■ **Instructions for the task**:
Give back each line of the material that contains the word "instances".

■ **Data to process**:

● ● ● ● ●

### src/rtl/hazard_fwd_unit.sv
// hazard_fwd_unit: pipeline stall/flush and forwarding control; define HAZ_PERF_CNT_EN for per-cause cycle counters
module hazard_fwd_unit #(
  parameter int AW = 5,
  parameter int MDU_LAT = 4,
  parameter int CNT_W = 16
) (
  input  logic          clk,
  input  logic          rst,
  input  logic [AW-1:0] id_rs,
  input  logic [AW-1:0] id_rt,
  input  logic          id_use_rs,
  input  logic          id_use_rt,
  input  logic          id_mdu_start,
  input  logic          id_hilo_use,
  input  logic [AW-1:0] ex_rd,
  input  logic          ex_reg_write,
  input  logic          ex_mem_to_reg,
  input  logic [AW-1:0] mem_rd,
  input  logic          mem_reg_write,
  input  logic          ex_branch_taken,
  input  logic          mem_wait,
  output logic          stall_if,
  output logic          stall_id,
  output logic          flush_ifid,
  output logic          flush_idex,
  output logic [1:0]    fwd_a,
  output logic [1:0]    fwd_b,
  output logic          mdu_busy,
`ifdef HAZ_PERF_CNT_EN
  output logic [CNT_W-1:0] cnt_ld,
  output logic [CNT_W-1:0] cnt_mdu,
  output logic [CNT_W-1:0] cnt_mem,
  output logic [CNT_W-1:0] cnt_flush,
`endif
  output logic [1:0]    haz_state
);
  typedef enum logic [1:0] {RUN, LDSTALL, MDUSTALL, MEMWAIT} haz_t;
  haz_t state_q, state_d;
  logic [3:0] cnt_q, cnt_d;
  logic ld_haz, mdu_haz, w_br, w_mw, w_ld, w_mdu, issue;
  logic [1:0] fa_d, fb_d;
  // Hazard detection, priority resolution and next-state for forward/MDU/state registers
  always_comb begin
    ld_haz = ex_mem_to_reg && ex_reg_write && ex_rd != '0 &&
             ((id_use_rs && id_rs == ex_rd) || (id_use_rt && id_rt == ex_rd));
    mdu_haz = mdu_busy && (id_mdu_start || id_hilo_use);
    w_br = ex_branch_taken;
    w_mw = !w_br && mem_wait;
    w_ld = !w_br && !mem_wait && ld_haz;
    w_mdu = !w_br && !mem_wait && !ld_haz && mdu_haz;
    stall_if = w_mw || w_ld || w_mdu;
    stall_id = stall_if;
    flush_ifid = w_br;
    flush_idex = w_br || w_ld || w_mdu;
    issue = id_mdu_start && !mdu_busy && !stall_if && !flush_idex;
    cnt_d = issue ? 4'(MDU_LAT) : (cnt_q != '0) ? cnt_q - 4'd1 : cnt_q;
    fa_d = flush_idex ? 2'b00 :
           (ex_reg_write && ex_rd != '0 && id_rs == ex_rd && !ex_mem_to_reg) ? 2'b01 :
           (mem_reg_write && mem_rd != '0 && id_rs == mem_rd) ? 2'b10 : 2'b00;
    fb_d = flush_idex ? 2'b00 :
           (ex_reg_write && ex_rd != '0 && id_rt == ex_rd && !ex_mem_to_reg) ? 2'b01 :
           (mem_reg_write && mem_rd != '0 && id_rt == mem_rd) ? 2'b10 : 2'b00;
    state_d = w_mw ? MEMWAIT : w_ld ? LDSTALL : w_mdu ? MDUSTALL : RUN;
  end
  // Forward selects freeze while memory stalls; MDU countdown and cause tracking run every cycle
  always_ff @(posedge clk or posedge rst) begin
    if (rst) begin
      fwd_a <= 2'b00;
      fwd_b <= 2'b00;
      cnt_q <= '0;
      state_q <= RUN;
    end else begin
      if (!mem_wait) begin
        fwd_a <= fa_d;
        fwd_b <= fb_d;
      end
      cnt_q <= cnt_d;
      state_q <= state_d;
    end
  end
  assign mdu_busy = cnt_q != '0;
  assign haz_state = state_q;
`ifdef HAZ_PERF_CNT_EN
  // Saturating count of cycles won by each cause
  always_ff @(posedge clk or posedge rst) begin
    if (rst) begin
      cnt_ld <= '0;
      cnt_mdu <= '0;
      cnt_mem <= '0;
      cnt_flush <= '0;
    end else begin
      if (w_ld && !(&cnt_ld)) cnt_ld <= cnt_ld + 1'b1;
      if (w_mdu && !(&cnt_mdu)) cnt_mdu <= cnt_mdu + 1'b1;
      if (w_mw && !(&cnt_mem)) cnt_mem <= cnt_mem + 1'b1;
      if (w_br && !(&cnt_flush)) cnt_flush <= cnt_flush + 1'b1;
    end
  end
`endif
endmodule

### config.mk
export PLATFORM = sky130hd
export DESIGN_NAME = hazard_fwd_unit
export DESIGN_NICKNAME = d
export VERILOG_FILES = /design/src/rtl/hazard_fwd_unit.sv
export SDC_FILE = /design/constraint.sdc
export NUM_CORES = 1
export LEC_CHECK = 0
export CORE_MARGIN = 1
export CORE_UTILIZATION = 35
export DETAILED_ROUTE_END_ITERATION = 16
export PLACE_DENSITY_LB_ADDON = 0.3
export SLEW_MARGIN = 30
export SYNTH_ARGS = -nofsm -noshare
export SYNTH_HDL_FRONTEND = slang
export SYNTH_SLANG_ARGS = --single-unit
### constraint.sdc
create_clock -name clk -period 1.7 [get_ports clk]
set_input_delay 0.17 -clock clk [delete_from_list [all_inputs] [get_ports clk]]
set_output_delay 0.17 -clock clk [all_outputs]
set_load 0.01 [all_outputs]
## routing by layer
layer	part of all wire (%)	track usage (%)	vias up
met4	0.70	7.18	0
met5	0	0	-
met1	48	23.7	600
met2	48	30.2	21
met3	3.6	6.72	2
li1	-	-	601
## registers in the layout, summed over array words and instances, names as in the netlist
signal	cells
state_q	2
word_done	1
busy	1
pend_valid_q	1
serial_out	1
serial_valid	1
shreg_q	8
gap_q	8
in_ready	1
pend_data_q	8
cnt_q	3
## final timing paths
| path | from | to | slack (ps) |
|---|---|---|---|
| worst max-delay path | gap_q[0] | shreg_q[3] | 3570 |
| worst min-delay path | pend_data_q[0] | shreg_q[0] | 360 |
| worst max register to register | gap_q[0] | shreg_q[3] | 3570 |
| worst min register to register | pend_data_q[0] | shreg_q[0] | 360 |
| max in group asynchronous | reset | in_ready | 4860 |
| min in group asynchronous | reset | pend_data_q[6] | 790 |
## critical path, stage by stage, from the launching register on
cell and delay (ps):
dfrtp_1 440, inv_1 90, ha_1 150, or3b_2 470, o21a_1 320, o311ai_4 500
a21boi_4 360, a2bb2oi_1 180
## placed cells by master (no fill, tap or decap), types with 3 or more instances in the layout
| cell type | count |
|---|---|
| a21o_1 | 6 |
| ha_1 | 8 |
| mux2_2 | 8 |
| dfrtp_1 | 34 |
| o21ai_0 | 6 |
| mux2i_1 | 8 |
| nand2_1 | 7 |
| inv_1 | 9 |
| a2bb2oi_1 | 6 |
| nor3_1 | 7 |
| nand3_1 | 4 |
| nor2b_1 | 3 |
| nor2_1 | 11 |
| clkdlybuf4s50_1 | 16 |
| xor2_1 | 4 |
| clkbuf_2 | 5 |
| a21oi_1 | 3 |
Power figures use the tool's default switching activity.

● ● ● ● ●

■ **Output for this task**:
## registers in the layout, summed over array words and instances, names as in the netlist
## placed cells by master (no fill, tap or decap), types with 3 or more instances in the layout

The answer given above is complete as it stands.